▶ _What needs to be done_
Would you please transcribe, exactly as written, the lines of the entries below starting at the one that holds "export DETAILED_ROUTE_END_ITERATION = 10" and ending at the one that holds "File: constraint.sdc", both included?
========
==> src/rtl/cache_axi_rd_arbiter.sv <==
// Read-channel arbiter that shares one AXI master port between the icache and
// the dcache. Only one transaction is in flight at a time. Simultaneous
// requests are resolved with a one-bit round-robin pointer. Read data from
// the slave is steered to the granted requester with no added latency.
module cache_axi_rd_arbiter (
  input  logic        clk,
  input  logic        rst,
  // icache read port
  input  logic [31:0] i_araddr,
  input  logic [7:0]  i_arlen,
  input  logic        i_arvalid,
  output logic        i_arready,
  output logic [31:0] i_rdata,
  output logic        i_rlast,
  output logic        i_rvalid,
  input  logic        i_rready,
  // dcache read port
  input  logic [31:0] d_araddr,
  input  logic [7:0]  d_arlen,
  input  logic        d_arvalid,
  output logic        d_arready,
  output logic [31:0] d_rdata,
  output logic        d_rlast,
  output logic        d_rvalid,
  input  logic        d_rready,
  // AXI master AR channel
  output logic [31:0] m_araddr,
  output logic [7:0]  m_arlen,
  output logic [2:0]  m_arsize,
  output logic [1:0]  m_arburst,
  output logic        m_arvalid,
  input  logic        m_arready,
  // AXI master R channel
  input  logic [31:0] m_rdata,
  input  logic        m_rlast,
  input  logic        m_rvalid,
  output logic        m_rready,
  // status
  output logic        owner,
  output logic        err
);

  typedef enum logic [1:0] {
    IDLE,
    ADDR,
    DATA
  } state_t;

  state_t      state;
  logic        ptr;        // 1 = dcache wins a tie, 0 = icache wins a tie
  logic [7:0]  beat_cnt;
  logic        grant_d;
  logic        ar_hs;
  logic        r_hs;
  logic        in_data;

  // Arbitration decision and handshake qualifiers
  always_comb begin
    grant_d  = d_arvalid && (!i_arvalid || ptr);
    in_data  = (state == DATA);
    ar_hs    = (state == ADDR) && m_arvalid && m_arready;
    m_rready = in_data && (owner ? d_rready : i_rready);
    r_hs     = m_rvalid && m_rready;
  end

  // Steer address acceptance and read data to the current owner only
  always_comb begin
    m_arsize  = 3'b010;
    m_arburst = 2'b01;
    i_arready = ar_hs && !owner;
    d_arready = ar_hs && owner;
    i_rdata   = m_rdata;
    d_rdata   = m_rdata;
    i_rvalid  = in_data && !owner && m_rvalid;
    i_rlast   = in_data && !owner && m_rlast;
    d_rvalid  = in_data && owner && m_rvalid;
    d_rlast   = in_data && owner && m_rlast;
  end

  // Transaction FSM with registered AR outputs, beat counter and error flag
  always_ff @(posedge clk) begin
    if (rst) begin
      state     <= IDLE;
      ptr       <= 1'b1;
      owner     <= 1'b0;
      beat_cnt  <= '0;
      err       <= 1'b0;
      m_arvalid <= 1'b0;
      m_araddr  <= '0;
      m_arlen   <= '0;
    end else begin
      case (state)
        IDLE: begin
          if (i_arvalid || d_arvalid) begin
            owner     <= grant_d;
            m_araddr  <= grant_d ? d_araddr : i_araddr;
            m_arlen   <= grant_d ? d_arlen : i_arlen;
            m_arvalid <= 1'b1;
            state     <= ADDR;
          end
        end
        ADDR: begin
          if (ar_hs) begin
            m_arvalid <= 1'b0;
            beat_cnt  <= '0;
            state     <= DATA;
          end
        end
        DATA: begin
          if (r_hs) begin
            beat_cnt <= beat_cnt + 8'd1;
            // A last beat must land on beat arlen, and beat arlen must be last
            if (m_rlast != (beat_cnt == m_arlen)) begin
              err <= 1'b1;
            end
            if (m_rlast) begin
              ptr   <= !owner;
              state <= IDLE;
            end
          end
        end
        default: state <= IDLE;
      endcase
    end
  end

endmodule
========
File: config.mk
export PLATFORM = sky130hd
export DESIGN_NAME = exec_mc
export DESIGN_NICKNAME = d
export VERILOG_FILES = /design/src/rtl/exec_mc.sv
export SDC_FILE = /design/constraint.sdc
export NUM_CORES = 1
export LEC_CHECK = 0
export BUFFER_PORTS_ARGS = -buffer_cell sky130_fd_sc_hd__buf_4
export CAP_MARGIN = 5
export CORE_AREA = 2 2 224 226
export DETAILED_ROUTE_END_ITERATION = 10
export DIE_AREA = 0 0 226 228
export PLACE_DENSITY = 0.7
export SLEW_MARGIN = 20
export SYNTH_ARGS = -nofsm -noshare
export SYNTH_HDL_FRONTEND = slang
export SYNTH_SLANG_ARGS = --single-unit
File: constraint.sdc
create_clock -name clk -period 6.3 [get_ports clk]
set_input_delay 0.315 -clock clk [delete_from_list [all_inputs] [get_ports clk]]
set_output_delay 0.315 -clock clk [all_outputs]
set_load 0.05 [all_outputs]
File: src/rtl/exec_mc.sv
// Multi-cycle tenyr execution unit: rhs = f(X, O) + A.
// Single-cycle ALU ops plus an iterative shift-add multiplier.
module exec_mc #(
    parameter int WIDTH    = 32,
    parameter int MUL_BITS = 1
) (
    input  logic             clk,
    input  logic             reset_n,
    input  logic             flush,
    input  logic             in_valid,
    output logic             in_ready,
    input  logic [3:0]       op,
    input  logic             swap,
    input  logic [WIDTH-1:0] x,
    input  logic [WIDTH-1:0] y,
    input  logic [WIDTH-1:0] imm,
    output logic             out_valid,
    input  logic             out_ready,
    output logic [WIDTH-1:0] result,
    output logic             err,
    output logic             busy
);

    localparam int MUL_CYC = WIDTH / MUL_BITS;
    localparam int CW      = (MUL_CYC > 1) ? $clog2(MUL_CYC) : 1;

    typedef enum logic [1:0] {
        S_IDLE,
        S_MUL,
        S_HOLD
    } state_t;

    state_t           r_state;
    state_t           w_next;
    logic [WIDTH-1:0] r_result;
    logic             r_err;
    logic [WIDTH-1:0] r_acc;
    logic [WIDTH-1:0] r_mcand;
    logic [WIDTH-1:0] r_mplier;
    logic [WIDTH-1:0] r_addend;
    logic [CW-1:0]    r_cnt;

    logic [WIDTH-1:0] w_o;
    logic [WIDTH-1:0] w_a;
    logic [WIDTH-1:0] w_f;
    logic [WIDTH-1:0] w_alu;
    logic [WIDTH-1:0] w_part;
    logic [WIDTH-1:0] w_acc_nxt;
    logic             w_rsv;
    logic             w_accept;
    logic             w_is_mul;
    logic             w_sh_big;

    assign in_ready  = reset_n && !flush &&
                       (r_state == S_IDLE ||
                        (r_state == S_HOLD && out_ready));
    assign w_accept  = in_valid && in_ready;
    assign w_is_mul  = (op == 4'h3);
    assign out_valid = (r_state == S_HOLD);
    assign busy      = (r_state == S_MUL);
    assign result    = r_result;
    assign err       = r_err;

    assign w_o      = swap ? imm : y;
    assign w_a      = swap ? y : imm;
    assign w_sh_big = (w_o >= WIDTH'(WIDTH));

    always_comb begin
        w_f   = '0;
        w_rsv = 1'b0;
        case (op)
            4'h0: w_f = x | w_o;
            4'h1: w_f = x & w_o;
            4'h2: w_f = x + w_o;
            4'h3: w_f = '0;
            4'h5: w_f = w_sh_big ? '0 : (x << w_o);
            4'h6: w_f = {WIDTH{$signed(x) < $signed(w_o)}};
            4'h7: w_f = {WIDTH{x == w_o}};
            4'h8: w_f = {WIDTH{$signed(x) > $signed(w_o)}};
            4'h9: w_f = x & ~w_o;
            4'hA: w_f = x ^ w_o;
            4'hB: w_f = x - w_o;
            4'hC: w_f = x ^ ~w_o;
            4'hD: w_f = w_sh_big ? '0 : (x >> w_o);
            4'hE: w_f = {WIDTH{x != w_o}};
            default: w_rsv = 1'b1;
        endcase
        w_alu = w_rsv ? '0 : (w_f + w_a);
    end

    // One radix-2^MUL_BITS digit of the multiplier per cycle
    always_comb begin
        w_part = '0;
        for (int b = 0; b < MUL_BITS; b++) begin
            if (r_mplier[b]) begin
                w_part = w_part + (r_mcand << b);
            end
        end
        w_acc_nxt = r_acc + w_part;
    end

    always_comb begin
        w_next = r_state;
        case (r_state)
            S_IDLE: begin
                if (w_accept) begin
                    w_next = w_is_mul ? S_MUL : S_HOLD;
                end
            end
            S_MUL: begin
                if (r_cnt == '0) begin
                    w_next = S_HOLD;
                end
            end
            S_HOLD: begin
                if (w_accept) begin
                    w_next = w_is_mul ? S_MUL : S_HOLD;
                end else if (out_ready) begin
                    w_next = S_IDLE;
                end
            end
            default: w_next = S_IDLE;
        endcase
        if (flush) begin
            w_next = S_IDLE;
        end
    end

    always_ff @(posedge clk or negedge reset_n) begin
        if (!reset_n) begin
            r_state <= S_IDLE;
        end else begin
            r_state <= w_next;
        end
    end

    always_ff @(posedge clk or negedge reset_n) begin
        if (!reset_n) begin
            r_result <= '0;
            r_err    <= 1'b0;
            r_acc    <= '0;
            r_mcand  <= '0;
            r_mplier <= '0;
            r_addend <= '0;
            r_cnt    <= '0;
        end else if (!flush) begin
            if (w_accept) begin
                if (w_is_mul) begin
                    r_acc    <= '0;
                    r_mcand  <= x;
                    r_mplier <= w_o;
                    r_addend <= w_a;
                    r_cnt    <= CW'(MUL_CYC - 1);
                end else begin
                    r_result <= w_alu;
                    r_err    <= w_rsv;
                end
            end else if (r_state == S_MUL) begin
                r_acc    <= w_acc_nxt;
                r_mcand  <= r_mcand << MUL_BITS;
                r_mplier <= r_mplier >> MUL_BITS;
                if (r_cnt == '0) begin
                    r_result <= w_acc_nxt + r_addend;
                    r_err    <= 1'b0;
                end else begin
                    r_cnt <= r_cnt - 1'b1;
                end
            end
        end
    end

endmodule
========
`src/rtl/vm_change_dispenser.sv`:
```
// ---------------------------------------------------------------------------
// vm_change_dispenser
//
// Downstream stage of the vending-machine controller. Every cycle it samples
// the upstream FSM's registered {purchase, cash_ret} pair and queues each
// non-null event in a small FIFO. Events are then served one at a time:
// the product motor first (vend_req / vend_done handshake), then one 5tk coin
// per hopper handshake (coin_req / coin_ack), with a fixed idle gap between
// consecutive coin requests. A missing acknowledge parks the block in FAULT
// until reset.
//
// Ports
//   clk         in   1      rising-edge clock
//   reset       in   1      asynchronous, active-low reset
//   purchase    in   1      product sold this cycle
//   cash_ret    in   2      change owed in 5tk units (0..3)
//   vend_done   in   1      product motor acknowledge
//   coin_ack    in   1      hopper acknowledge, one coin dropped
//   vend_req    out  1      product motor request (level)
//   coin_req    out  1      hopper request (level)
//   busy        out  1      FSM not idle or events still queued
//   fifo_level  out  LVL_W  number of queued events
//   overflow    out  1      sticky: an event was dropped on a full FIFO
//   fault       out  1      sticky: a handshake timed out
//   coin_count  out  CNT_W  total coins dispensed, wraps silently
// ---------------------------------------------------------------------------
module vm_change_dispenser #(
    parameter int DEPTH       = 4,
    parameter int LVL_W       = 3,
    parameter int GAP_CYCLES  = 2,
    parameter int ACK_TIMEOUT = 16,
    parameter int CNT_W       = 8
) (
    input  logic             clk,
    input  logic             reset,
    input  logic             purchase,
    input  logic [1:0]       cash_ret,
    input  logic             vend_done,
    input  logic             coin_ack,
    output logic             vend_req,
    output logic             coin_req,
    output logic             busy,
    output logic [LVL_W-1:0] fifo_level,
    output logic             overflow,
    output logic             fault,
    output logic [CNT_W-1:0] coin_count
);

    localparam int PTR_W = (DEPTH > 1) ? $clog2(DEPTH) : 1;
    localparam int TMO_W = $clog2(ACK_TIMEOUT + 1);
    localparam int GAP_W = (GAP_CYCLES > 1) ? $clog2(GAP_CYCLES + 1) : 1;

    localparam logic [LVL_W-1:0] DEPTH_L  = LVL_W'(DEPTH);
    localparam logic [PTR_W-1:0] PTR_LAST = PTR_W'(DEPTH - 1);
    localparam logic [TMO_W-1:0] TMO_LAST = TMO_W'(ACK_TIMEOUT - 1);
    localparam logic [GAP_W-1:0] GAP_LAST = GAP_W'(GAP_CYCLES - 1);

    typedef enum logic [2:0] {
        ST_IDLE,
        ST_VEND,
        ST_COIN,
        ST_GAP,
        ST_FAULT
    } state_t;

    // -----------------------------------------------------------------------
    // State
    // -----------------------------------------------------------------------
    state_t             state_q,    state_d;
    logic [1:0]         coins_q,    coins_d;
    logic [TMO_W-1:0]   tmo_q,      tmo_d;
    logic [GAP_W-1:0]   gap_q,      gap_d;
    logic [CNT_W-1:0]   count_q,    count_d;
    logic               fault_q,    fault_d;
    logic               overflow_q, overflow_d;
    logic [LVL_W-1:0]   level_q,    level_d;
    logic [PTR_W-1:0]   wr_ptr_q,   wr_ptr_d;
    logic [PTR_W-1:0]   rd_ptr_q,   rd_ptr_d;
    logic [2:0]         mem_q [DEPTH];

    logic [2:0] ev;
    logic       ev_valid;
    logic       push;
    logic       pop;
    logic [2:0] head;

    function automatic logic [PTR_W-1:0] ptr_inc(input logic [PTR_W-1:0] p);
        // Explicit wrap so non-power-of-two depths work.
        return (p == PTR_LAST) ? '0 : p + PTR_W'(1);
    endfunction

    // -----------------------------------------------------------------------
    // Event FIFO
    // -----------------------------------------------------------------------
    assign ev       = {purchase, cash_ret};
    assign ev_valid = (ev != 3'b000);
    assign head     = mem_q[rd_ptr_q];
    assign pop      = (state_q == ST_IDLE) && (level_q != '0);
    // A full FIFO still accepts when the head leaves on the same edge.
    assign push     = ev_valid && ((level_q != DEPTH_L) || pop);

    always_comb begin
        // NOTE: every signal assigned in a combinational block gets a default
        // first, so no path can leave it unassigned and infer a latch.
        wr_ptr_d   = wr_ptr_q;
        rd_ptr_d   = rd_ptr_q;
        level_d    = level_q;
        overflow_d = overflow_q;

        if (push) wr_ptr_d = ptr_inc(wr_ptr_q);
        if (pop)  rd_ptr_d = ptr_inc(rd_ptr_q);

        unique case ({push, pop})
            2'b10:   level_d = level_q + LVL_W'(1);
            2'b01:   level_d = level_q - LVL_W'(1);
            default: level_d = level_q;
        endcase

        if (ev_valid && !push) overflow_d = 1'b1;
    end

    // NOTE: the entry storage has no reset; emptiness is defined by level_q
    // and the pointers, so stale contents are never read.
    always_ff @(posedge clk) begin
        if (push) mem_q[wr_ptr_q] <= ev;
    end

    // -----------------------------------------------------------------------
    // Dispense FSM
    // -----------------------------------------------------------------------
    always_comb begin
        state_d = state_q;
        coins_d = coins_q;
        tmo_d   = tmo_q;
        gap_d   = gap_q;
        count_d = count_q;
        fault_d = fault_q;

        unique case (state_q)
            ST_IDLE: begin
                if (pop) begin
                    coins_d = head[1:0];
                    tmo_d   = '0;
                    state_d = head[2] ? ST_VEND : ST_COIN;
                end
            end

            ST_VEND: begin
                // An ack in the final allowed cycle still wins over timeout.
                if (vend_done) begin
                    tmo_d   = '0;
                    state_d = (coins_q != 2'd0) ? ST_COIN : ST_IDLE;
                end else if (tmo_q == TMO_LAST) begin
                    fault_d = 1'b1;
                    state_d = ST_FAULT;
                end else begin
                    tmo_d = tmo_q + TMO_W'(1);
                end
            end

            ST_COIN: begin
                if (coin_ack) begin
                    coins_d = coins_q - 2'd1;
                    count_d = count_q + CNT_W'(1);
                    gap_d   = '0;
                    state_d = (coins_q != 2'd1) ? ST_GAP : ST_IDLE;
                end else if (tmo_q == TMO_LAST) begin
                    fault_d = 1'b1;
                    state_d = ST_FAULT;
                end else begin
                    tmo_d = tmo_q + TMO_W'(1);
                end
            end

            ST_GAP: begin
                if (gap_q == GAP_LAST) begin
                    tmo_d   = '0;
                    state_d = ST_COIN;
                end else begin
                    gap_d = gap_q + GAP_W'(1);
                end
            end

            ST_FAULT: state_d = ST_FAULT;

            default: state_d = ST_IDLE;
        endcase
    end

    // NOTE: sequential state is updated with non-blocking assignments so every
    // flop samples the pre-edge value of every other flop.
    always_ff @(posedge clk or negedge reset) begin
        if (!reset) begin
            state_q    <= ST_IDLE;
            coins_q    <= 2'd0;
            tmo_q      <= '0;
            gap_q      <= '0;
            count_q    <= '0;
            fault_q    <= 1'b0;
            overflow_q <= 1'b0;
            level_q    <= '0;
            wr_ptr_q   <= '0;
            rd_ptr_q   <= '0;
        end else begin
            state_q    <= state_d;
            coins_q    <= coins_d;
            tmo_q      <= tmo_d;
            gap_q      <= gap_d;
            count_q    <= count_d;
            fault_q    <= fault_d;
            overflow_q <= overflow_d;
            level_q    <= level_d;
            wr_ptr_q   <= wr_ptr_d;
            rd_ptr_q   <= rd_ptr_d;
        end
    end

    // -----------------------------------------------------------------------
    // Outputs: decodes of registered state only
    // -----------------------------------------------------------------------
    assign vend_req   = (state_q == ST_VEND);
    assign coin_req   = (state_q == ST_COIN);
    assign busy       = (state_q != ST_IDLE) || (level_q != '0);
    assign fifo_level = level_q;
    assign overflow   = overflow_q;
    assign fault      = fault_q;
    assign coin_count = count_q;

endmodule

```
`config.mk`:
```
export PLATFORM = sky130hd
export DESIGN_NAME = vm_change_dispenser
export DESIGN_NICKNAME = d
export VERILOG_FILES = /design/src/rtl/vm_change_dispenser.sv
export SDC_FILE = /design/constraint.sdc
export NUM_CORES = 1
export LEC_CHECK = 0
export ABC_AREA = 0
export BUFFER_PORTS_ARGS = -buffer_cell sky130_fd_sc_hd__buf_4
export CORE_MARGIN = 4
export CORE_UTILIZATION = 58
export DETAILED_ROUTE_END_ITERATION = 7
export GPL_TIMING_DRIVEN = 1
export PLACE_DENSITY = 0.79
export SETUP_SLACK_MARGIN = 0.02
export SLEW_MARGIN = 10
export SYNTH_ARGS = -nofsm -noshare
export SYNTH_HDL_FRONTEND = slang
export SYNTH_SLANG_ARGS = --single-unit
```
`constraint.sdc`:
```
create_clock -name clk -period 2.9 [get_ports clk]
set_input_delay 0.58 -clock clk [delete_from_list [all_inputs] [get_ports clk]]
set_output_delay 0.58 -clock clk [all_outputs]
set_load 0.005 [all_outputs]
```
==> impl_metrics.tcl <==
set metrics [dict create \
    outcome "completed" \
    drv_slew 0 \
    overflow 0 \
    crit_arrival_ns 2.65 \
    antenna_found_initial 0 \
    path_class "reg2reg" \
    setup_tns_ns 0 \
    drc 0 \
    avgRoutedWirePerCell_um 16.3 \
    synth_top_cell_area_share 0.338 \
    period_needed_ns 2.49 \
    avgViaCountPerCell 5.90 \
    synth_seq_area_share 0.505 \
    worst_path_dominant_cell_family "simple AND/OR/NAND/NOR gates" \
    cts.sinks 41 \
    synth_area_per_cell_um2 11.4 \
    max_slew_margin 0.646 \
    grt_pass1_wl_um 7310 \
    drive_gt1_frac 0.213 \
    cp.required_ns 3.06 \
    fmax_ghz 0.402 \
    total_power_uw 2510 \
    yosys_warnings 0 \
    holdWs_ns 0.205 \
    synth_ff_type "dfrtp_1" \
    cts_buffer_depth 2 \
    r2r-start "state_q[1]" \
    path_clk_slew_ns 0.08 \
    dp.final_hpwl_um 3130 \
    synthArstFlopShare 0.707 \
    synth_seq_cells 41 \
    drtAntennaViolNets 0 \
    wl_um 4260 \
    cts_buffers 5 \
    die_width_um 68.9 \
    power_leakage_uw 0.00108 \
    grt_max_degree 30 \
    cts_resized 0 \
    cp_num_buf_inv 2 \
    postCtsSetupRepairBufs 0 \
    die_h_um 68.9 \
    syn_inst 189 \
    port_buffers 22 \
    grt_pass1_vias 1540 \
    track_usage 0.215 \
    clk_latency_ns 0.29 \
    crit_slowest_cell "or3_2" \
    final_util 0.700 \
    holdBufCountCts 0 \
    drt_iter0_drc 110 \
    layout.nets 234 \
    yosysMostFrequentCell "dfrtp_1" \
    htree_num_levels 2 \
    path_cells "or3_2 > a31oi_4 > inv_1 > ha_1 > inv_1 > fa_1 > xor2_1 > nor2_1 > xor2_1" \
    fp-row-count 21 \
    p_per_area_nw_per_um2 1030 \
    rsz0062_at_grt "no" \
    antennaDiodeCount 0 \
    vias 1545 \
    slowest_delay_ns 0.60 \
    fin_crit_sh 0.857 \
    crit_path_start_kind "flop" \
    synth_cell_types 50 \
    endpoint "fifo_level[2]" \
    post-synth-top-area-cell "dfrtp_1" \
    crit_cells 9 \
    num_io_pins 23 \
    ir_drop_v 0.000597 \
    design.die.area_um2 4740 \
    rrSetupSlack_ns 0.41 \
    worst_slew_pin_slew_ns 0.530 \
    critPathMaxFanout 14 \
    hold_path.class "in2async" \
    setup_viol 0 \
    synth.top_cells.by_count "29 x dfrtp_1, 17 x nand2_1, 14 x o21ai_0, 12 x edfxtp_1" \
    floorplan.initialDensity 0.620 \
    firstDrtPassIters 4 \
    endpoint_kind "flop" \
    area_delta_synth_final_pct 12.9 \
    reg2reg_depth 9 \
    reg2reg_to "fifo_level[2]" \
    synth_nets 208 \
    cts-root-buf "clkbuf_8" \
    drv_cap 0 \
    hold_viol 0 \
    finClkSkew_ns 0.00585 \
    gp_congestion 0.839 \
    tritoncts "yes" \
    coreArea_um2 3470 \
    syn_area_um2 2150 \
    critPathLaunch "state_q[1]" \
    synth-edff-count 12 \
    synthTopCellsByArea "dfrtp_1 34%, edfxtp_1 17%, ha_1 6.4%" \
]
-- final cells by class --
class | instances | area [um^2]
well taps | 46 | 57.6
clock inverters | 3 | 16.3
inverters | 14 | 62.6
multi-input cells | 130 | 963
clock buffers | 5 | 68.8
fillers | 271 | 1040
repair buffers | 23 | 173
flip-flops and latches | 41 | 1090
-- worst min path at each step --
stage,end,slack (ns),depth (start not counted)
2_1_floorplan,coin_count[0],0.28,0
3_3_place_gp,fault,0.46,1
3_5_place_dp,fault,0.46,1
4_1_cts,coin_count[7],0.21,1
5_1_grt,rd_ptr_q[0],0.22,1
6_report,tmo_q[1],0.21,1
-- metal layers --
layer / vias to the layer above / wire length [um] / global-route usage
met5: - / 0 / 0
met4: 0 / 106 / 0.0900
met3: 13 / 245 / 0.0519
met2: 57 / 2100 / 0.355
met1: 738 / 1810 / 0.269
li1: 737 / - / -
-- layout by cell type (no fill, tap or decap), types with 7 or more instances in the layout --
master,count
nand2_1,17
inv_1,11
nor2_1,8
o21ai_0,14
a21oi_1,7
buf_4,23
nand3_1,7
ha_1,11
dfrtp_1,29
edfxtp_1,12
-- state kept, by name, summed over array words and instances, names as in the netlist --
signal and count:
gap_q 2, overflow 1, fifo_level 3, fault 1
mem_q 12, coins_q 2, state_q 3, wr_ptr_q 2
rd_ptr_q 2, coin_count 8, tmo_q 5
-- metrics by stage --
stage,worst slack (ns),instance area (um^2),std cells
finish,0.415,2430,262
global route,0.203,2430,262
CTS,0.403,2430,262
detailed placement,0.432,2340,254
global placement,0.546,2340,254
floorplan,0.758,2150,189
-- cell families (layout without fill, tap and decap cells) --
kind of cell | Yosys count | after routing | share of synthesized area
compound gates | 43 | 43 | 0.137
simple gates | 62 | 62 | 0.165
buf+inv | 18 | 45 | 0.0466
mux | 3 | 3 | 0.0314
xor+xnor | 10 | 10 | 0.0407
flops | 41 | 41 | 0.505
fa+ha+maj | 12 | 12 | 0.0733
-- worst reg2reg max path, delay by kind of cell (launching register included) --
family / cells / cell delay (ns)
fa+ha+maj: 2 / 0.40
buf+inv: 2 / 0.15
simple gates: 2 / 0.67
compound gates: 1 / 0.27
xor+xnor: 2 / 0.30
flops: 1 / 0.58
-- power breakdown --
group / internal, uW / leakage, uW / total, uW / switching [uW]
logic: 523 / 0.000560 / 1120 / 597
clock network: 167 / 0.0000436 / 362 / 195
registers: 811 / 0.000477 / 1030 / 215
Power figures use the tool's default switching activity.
========
▶ _Response_
export DETAILED_ROUTE_END_ITERATION = 10
export DIE_AREA = 0 0 226 228
export PLACE_DENSITY = 0.7
export SLEW_MARGIN = 20
export SYNTH_ARGS = -nofsm -noshare
export SYNTH_HDL_FRONTEND = slang
export SYNTH_SLANG_ARGS = --single-unit
File: constraint.sdc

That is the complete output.